[WHAT THE EXERCISE ASKS]
Copy the records below word for word. Stop after the line that contains "AOI/OAI and AO/OA | 85 | 6.05".

Start of INFORMATION

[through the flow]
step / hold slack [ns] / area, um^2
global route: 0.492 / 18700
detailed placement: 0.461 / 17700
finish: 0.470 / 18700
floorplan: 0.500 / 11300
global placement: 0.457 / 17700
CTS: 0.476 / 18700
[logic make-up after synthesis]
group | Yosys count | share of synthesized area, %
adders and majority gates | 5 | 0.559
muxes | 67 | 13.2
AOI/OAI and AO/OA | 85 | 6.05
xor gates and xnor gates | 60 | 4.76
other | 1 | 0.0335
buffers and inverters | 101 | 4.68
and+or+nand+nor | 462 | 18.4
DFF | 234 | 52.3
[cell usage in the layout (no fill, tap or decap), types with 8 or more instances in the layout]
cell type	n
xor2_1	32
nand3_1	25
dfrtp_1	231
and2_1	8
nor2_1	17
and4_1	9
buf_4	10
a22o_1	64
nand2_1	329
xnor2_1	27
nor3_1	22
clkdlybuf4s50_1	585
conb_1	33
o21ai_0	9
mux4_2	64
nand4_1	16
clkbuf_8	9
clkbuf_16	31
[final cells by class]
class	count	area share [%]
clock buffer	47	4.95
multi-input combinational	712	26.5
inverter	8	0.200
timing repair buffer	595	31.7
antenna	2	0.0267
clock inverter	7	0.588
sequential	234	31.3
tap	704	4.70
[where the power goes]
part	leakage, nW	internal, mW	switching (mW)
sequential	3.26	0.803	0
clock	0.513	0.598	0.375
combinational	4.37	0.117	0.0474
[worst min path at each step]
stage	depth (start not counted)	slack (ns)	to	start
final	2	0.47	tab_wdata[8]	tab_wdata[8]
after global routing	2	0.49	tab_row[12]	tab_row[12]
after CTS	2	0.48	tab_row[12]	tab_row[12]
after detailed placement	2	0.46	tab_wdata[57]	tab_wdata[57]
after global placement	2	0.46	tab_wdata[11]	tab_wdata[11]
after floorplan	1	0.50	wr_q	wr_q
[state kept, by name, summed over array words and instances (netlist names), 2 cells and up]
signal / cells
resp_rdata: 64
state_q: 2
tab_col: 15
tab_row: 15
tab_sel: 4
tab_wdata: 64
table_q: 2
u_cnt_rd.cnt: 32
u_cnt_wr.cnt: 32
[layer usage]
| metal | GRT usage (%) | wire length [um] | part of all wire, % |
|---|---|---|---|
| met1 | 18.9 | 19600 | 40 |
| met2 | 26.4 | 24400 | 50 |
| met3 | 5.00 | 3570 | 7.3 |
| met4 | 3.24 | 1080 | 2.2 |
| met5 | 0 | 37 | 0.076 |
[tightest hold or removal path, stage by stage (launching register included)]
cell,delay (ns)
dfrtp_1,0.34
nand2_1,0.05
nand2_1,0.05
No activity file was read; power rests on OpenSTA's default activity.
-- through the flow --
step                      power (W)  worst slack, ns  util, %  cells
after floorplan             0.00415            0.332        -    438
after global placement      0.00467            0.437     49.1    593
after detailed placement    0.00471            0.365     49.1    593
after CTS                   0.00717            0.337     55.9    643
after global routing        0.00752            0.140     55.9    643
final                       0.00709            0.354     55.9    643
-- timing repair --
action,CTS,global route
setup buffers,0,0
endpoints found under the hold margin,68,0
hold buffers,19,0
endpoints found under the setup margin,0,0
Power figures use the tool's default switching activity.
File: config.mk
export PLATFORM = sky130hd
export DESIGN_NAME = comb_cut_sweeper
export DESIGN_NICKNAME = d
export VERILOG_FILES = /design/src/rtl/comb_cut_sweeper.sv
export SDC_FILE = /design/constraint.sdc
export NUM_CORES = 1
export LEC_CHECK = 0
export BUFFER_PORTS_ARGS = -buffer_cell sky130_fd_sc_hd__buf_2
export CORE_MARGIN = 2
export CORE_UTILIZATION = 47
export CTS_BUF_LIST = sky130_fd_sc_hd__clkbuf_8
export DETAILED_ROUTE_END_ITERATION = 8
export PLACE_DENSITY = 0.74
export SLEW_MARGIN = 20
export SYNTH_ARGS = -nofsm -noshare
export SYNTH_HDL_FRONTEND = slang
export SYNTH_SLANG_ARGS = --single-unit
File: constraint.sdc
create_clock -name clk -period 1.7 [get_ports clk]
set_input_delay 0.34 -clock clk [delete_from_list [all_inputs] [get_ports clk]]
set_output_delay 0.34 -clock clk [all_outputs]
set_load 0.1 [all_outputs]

End of INFORMATION

[RESPONSE AREA]
[through the flow]
step / hold slack [ns] / area, um^2
global route: 0.492 / 18700
detailed placement: 0.461 / 17700
finish: 0.470 / 18700
floorplan: 0.500 / 11300
global placement: 0.457 / 17700
CTS: 0.476 / 18700
[logic make-up after synthesis]
group | Yosys count | share of synthesized area, %
adders and majority gates | 5 | 0.559
muxes | 67 | 13.2
AOI/OAI and AO/OA | 85 | 6.05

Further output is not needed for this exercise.